State Supreme Court Finds Discrimination in First Case Under Buffalo Fair Housing Law
In a decision announced this week, State Supreme Court Justice Patrick NeMoyer has found that the absentee owners and managers of a North Buffalo rental property discriminated due to source of income in violation of the City of Buffalo’s Fair Housing Ordinance. This was the first case litigated under the 2006 law.
The case was filed on February 29, 2008 by Housing Opportunities Made Equal, whose investigation had revealed that Naima Stewart had been denied an apartment by University Property Management upon the instructions of California landlord Donald Peterson because Ms. Stewart was a low-income person with a Section 8 housing voucher, which would help her pay the rent.
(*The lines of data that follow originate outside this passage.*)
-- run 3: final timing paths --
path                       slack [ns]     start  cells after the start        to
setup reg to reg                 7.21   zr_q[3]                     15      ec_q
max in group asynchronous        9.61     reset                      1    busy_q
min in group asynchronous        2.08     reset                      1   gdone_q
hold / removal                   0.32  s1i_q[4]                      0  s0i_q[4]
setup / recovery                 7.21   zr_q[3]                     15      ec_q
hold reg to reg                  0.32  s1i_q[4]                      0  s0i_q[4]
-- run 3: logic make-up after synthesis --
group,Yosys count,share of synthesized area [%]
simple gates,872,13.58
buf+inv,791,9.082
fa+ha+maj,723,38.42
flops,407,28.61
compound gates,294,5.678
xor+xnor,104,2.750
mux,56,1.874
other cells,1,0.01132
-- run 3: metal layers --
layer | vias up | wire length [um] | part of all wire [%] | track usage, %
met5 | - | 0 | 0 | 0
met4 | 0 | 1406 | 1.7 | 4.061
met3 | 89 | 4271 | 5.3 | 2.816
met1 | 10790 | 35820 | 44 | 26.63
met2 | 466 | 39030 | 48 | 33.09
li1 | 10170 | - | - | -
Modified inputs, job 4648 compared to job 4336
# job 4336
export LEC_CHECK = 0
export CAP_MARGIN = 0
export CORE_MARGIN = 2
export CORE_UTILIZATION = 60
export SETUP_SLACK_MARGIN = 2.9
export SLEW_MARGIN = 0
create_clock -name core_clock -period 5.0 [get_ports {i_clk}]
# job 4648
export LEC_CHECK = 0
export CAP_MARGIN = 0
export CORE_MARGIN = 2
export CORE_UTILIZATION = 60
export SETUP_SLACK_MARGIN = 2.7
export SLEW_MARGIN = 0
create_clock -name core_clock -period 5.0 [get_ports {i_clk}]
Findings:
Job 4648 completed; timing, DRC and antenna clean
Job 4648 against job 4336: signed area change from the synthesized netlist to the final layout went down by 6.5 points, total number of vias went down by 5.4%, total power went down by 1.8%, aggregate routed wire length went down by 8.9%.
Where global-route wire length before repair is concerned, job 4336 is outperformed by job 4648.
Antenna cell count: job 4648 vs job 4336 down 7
Background: an optimization exercise with open tools, aiming at small area, a short achievable clock period and few clock cycles per item. Do not read the settings as production practice. RTL that was checked went through simulation tests only; none was proved equivalent to the original. No functional check of the RTL was part of runs 1 to 4. No activity file was given, so power comes from the tool's default toggle rates.

### run.sh
#!/bin/bash
# synth_recipe.tcl (not shown) runs the flow's synth.tcl, then flattens the netlist and writes it again
# the make line also repeats each setting of config.mk as NAME=value (left out here)
make -C /OpenROAD-flow-scripts/flow DESIGN_CONFIG=/design/flow/config.mk WORK_HOME=/design/flow/orfs CLKGATE_MAP_FILE= SYNTH_SCRIPT=/design/flow/synth_recipe.tcl finish
### constraint.sdc
create_clock -name core_clock -period 10.0 [get_ports {clk}]
set_input_delay 2.0000 -clock core_clock [delete_from_list [all_inputs] [get_ports {clk}]]
set_output_delay 2.0000 -clock core_clock [all_outputs]
set_load 0.01 [all_outputs]
### config.mk
export PLATFORM = sky130hd
export DESIGN_NAME = cpu_top
export DESIGN_NICKNAME = cpu_top
export VERILOG_FILES = /design/flow/design.v
export SDC_FILE = /design/flow/constraint.sdc
export NUM_CORES = 4
export LEC_CHECK = 0
export CAP_MARGIN = 20
export CORE_MARGIN = 2
export CORE_UTILIZATION = 40
export SLEW_MARGIN = 20
### design.v
`default_nettype none
package cpu_pkg;
    localparam int data_w      = 16;    
    localparam int reg_idx_w   = 4;     
    localparam int imm_w       = 5;     
    localparam int data_addr_w = 8;
    localparam int pc_w        = 8;
    localparam logic [2:0] op_add_sub  = 3'd0;
    localparam logic [2:0] op_slt_mult = 3'd1;
    localparam logic [2:0] op_load     = 3'd2;
    localparam logic [2:0] op_store    = 3'd3;
    localparam logic [2:0] op_beq      = 3'd4;
    localparam logic [2:0] op_jump     = 3'd5;
endpackage
`default_nettype wire
`timescale 1ns/10ps
`default_nettype none
import cpu_pkg::*;
module pc_unit (
    input  wire                clk,
    input  wire                rst_n,
    input  wire                redirect,      
    input  wire [pc_w-1:0]     redirect_pc,
    input  wire                hold,          
    input  wire                jump,          
    input  wire [pc_w-1:0]     jump_pc,
    output logic [pc_w-1:0]    pc
);
    always_ff @(posedge clk or negedge rst_n) begin
        if (!rst_n)
            pc <= '0;
        else if (redirect)
            pc <= redirect_pc;
        else if (jump)
            pc <= jump_pc;
        else if (!hold)
            pc <= pc + pc_w'(1);
    end
endmodule
`default_nettype wire
`timescale 1ns/10ps
`default_nettype none
import cpu_pkg::*;
module reg_file (
    input  wire                        clk,
    input  wire                        rst_n,
    input  wire [reg_idx_w-1:0]        rs_idx,
    input  wire [reg_idx_w-1:0]        rt_idx,
    input  wire                        we,
    input  wire [reg_idx_w-1:0]        wr_idx,
    input  wire [data_w-1:0]           wr_data,
    output logic [data_w-1:0]          rs_data,
    output logic [data_w-1:0]          rt_data
);
    logic [data_w-1:0] regs [16];
    logic [15:0]       written;
    always_ff @(posedge clk or negedge rst_n) begin
        if (!rst_n)
            written <= '0;
        else if (we)
            written[wr_idx] <= 1'b1;
    end
    always_ff @(posedge clk) begin
        if (we)
            regs[wr_idx] <= wr_data;
    end
    always_comb begin
        rs_data = '0;
        rt_data = '0;
        for (int r = 0; r < 16; r++) begin
            rs_data = rs_data | (regs[r] & {data_w{(rs_idx == r[3:0]) && written[r]}});
            rt_data = rt_data | (regs[r] & {data_w{(rt_idx == r[3:0]) && written[r]}});
        end
    end
endmodule
`default_nettype wire
`timescale 1ns/10ps
`default_nettype none
import cpu_pkg::*;
module exec_unit (
    input  wire                clk,
    input  wire [data_w-1:0]   a,
    input  wire [data_w-1:0]   b,
    input  wire                sub,       
    input  wire                slt,
    output logic [data_w-1:0]  alu_out,
    output logic               eq,
    output logic [data_w-1:0]  product    
);
    logic [data_w-1:0] sum;
    logic              lt;
    logic [data_w-1:0] ms;
    logic [data_w-1:0] mc;
    logic [data_w-1:0] ms_q;
    logic [data_w-1:0] mc_q;
    pfx_add #(.W(data_w)) u_alu_add (
        .a   (a),
        .b   (b ^ {data_w{sub}}),
        .cin (sub),
        .sum (sum)
    );
    assign lt      = (a[15] ^ b[15]) ? a[15] : sum[15];
    assign alu_out = slt ? {15'b0, lt} : sum;
    assign eq      = (a == b);
    mul_csa u_mul_csa (
        .a (a),
        .b (b),
        .s (ms),
        .c (mc)
    );
    always_ff @(posedge clk) begin
        ms_q <= ms;
        mc_q <= mc;
    end
    pfx_add #(.W(data_w)) u_mul_add (
        .a   (ms_q),
        .b   (mc_q),
        .cin (1'b0),
        .sum (product)
    );
endmodule
Source: an optimization exercise on an open RTL-to-GDS flow (aim: small area). Production flows keep margins and buffers that such runs may drop.
Only simulation tests tie the RTL to the original design; equivalence was not proved.
No activity file was given, so power comes from the tool's default toggle rates.

--- design/flow/config.mk ---
export PLATFORM = sky130hd
export DESIGN_NAME = cpu_multicycle
export DESIGN_NICKNAME = cpu_multicycle
export VERILOG_FILES = /design/flow/design.v
export SDC_FILE = /design/flow/constraint.sdc
export NUM_CORES = 4
export LEC_CHECK = 0
export CAP_MARGIN = 20
export CORE_MARGIN = 2
export CORE_UTILIZATION = 40
export SLEW_MARGIN = 20
--- design/flow/constraint.sdc ---
create_clock -name core_clock -period 9.0 [get_ports {clock}]
set_input_delay 1.8000 -clock core_clock [delete_from_list [all_inputs] [get_ports {clock}]]
set_output_delay 1.8000 -clock core_clock [all_outputs]
set_load 0.01 [all_outputs]
This design comes from an exercise in tuning for small area and a short achievable clock period on the open sky130 flow, not from production work.
In this exercise RTL edits were held to simulation tests only and were not proved equivalent to the original.
No activity file was given, so power comes from the tool's default toggle rates.

--- design/flow/config.mk ---
export PLATFORM = sky130hd
export DESIGN_NAME = rv_exec_top
export DESIGN_NICKNAME = rv_exec_top
export VERILOG_FILES = /design/flow/design.v
export SDC_FILE = /design/flow/constraint.sdc
export NUM_CORES = 4
export LEC_CHECK = 0
export CAP_MARGIN = 20
export CORE_MARGIN = 2
export CORE_UTILIZATION = 40
export SLEW_MARGIN = 20
--- design/flow/constraint.sdc ---
create_clock -name core_clock -period 5.0 [get_ports {clk}]
set_input_delay 1.0000 -clock core_clock [delete_from_list [all_inputs] [get_ports {clk}]]
set_output_delay 1.0000 -clock core_clock [all_outputs]
set_load 0.01 [all_outputs]
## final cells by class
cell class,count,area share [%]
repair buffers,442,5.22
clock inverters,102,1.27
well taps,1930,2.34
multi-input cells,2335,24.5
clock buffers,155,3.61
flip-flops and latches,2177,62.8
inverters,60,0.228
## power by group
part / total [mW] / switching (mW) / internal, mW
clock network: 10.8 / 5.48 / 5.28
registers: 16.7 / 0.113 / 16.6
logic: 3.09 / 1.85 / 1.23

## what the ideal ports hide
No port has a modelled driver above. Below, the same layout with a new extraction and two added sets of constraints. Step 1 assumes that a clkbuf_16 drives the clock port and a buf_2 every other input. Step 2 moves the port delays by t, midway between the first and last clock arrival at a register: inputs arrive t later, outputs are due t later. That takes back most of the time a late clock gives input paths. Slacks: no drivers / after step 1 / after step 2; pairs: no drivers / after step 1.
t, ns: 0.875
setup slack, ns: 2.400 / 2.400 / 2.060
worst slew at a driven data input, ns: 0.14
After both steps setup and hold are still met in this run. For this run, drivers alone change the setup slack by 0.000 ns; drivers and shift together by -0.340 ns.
This design comes from an exercise in tuning for small area on the open sky130 flow, not from production work. The RTL was checked by simulation tests, not by an equivalence proof against the original design. No activity file was given, so power comes from the tool's default toggle rates.

==> job 6903 <==
==> flow/design.v (excerpt) <==
module sram_1r1w_param #(
  parameter int    DATA_WIDTH        = 32,
  parameter int    SIZE              = 64,
  parameter int    ADDR_WIDTH        = (SIZE > 1) ? $clog2(SIZE) : 1,
  parameter        READ_DURING_WRITE = "NEW_DATA",
  parameter int    CLEAR_ON_RESET    = 1
) (
  input  logic                  clk,
  input  logic                  rst_n,
  input  logic                  read_en,
  input  logic [ADDR_WIDTH-1:0] read_addr,
  output logic [DATA_WIDTH-1:0] read_data,
  input  logic                  write_en,
  input  logic [ADDR_WIDTH-1:0] write_addr,
  input  logic [DATA_WIDTH-1:0] write_data,
  output logic                  init_busy
);
  logic [ADDR_WIDTH-1:0]               r_cnt;
  logic [SIZE-1:0][DATA_WIDTH-1:0]     r_mem;
  always_ff @(posedge clk) begin
    if (!rst_n) begin
      r_cnt     <= '0;
      init_busy <= 1'b1;
    end else begin
      r_cnt     <= r_cnt + 1'b1;
      init_busy <= init_busy && (r_cnt != ADDR_WIDTH'(SIZE - 1));
    end
  end
  logic [SIZE-1:0]       w_row_sweep;
  logic [SIZE-1:0]       w_row_wr_n;
  logic [SIZE-1:0]       w_row_hold_n;
  logic [SIZE-1:0]       w_row_wr;
  logic [SIZE-1:0]       w_row_hold;
  logic [SIZE-1:0][DATA_WIDTH-1:0] w_mem_next;
  always_comb begin
    for (int i = 0; i < SIZE; i++) begin
      w_row_sweep[i]  = rst_n && init_busy && (r_cnt == ADDR_WIDTH'(i));
      w_row_wr_n[i]   = !(rst_n && !init_busy && write_en && (write_addr == ADDR_WIDTH'(i)));
      w_row_hold_n[i] = w_row_sweep[i] || !w_row_wr_n[i];
    end
  end
  for (genvar i = 0; i < SIZE; i++) begin : g_wdrv
    sram_1r1w_drv u_wr   (.a_n(w_row_wr_n[i]),   .y(w_row_wr[i]));
    sram_1r1w_drv u_hold (.a_n(w_row_hold_n[i]), .y(w_row_hold[i]));
  end
  for (genvar i = 0; i < SIZE; i++) begin : g_row
    for (genvar j = 0; j < DATA_WIDTH; j++) begin : g_bit
      sram_1r1w_wbit u_wbit (
        .q(r_mem[i][j]), .hold(w_row_hold[i]), .wr(w_row_wr[i]),
  ...
==> module sram_1r1w_wbit, before the edit <==
module sram_1r1w_wbit (
  input  logic q,
  input  logic hold,
  input  logic wr,
  input  logic d,
  output logic y
);
  assign y = (q & hold) | (d & wr);
endmodule
==> module sram_1r1w_drv, before the edit <==
module sram_1r1w_drv (
  input  logic a_n,
  output logic y
);
  assign y = ~a_n;
endmodule
==> module sram_1r1w_rd3, before the edit <==
module sram_1r1w_rd3 (
  input  logic [2:0] sel,
  input  logic [2:0] d,
  output logic       y_n
);
  assign y_n = ~|(sel & d);
endmodule
==> module sram_1r1w_nand, before the edit <==
module sram_1r1w_nand #(
  parameter int N = 4
) (
  input  logic [N-1:0] a,
  output logic         y
);
  assign y = ~&a;
endmodule
==> module sram_1r1w_nor2, before the edit <==
module sram_1r1w_nor2 (
  input  logic [1:0] a,
  output logic       y_n
);
  assign y_n = ~|a;
endmodule
==> module sram_1r1w_rdor, before the edit <==
module sram_1r1w_rdor (
  input  logic [21:0] g_n,
  output logic        y
);
  logic [5:0] w_l1;
  logic [2:0] w_l2_n;
  for (genvar k = 0; k < 4; k++) begin : g_l1a
    sram_1r1w_nand u_nand (.a(g_n[4*k +: 4]), .y(w_l1[k]));
  end
  for (genvar k = 0; k < 2; k++) begin : g_l1b
    sram_1r1w_nand #(.N(3)) u_nand (.a(g_n[16 + 3*k +: 3]), .y(w_l1[4 + k]));
  end
  for (genvar k = 0; k < 3; k++) begin : g_l2
    sram_1r1w_nor2 u_nor (.a(w_l1[2*k +: 2]), .y_n(w_l2_n[k]));
  end
  assign y = ~&w_l2_n;
endmodule
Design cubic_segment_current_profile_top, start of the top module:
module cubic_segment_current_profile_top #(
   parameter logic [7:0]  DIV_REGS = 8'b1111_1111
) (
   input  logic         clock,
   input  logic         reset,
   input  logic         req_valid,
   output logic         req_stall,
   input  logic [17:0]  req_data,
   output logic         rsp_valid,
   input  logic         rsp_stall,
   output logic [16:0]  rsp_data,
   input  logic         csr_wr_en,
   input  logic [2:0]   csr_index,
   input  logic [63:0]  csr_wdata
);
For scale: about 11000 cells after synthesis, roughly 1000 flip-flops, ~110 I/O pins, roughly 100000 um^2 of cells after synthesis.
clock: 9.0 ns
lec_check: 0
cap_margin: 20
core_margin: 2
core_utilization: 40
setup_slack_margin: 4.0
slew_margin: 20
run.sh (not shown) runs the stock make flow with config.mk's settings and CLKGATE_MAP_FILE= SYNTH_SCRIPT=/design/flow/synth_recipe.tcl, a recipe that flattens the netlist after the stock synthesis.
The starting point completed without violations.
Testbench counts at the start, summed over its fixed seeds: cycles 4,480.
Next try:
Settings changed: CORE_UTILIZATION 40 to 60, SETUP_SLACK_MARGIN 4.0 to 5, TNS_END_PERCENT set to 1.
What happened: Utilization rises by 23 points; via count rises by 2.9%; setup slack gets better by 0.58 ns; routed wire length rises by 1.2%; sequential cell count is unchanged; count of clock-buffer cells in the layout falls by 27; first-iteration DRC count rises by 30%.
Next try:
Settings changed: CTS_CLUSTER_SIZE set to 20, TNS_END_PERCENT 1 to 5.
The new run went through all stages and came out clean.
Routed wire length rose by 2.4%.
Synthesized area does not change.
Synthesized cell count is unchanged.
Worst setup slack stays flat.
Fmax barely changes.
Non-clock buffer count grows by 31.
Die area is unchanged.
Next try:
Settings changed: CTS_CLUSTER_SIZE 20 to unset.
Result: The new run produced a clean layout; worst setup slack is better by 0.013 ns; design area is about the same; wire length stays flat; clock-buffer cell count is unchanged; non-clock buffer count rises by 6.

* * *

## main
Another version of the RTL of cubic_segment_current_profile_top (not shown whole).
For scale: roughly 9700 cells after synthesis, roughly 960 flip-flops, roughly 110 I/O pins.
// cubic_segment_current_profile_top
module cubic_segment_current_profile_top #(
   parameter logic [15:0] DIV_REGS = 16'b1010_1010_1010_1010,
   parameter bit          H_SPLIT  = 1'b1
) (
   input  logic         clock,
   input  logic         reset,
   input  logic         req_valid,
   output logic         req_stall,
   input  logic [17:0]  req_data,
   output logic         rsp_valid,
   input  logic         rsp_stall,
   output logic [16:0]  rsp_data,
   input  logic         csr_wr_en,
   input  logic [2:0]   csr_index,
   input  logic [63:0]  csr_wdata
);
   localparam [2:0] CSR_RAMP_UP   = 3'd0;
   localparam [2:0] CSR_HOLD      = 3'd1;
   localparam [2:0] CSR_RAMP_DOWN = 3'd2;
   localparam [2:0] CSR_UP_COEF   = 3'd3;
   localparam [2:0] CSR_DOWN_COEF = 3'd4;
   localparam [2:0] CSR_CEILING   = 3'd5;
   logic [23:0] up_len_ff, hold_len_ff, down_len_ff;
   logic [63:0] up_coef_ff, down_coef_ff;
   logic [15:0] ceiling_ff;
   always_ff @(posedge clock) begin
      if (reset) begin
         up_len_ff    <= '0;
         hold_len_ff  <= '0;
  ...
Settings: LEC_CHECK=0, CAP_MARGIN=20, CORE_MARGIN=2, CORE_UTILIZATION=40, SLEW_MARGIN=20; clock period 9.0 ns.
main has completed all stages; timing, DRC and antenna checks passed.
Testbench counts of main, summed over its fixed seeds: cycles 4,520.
Source: an optimization exercise on an open RTL-to-GDS flow (aim: small area and few clock cycles per item). Production flows keep margins and buffers that such runs may drop. At most, simulation tests tie the RTL to the original design; equivalence was not proved. Power and IR drop assume default switching activity.

## ref_seq_reader
module ref_seq_reader #(
  parameter int REF_LENGTH = 128,
  parameter int DRAM_WIDTH = 128,
  parameter int NB         = 3,    
  parameter int ASM        = 0,    
  parameter int BYP_D      = 1,    
  parameter int BYP_P      = 1     
) (
  input  logic                  clk,
  input  logic                  rst,
  input  logic [ref_seq_reader_pkg::ADDR_W-1:0] ref_addr_in,
  input  logic [ref_seq_reader_pkg::LEN_W-1:0] ref_length_in,
  input  logic                  ref_info_valid_in,
  output logic [2*REF_LENGTH-1:0] ref_seq_block_out,
  output logic                  ref_seq_block_valid_out,
  input  logic                  ref_seq_block_rdy_in,
  output logic [ref_seq_reader_pkg::ADDR_W-1:0] dram_rd_addr_out,
  output logic                  dram_rd_req_out,
  input  logic                  dram_rd_ack_in,
  input  logic [DRAM_WIDTH-1:0] dram_rd_data_in,
  input  logic                  dram_rd_data_valid_in,
  output logic                  busy_out,
  output logic                  job_overflow_out
);
  localparam int AW = ref_seq_reader_pkg::ADDR_W;
  localparam int LW = ref_seq_reader_pkg::LEN_W;
  localparam int DW = DRAM_WIDTH;
  localparam int PW = (NB > 1) ? $clog2(NB) : 1;
  localparam int RW = $clog2(NB + 1);
  logic          cur_valid;
  logic [AW-1:0] rd_addr;
  logic [LW:0]   rem;           
  logic          pend_valid;
  logic [AW-1:0] pend_addr;
  logic [LW-1:0] pend_len;
  logic          overflow;
  logic [RW-1:0] res;           
  logic [DW-1:0] mem_lo [NB];
  logic [DW-1:0] mem_hi [NB];
  logic [DW-1:0] asm_lo;
  logic [NB-1:0] full;
  logic [PW-1:0] wp, rp;
  logic          wh;
  logic desc_ok, credit, req, ack, last, take, pop, push, byp, valid;
  logic [PW-1:0] wp_inc, rp_inc;
  always_comb begin
    desc_ok = ref_info_valid_in & (ref_length_in != '0);
    byp     = (BYP_D != 0) & ~full[rp] & dram_rd_data_valid_in & wh;
    valid   = full[rp] | byp;
    pop     = valid & ref_seq_block_rdy_in;
    push    = dram_rd_data_valid_in & wh;
    credit  = (res != RW'(NB)) | ((BYP_P != 0) & pop);
    if (ASM != 0) req = cur_valid & (~rem[0] | credit);
    else          req = cur_valid & (rem[0] | credit);
    ack     = req & dram_rd_ack_in;
  ...
Settings: LEC_CHECK=0, CAP_MARGIN=20, CORE_MARGIN=2, CORE_UTILIZATION=45, PLACE_DENSITY=0.6, SLEW_MARGIN=20; clock period 5.0 ns.
standard.sh (not shown) runs the stock make flow with config.mk's settings and CLKGATE_MAP_FILE= SYNTH_SCRIPT=/design/flow/synth_recipe.tcl, a recipe that flattens the netlist after the stock synthesis.
==> flow/flow/run.sh <==
#!/bin/bash
# Standard ORFS layout with smaller port buffers and a leaner clock tree (no dummy loads,
# set sink clusters). All make output goes to layout.log in the work folder.
set -euo pipefail
bash standard.sh \
  "BUFFER_PORTS_ARGS=-buffer_cell sky130_fd_sc_hd__buf_1" \
  "CTS_ARGS=-sink_clustering_enable -repair_clock_nets -dont_use_dummy_load -buf_list sky130_fd_sc_hd__clkbuf_4 -sink_clustering_size 10 -sink_clustering_max_diameter 40" \
  finish > layout.log 2>&1
Change:
==> flow/run.sh (new file) <==
#!/bin/bash
# synth_recipe.tcl (not shown) runs the flow's synth.tcl, then flattens the netlist and writes it again
# the make line also repeats each setting of config.mk as NAME=value (left out here)
make -C /OpenROAD-flow-scripts/flow DESIGN_CONFIG=/design/flow/config.mk WORK_HOME=/design/flow/orfs CLKGATE_MAP_FILE= SYNTH_SCRIPT=/design/flow/synth_recipe.tcl finish
removed: flow/flow/run.sh
removed: flow/standard.sh
The changed run ran to the end with no violations.
Clock-buffer cell count is lower by 20.
Non-clock buffer count is lower by 1.
Power is higher by 29%.
Clock skew is lower by 0.12 ns.
Worst hold slack is better by 0.25 ns.
Fmax is higher by 2.7%.
Design area is higher by 13%.
Die area is unchanged.
Combinational power is higher by 31%.
No run of this note included a check of the RTL's function; only the layout flow was run.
In December 2007 Ms. Stewart, a student, had attempted to rent one of several apartments on Huntington Avenue listed by the defendants. After Ms. Stewart was refused, she turned to HOME which began an investigation. The court found that whereas an investigator without a housing voucher was given two tours of the premises, another HOME investigator who identified herself as a Section 8 participant was refused and told that the owner no longer accepted recipients of housing assistance as tenants.
The court also affirmed the legal standing of HOME to bring a claim as an “aggrieved party” under the Buffalo ordinance, citing the 1982 decision by the U.S. Supreme Court in Havens Realty Corp. v. Coleman,which had established the right of fair housing organizations to bring claims under the federal Fair Housing Act.
“This decision is a significant victory for fair housing in Buffalo,” said Scott W. Gehl, executive director of HOME. “It took five legislative campaigns waged over 38 years for the City of Good Neighbors to pass a fair housing law. Judge NeMoyer’s ruling has helped make real the promise of fair housing for Ms. Stewart and others denied housing due to their source of income.”
Plaintiff Stewart was represented by Grace Andriette and Bernadine Butler of Neighborhood Legal Services while HOME was represented by Joseph Kelemen of the Western New York Law Center. The Court has scheduled another proceeding to consider the issue of damages.
Housing Opportunities Made Equal is a civil rights organization whose mission is to promote the value of diversity and assure the people of Western New York an equal opportunity to live in housing and communities of their choice.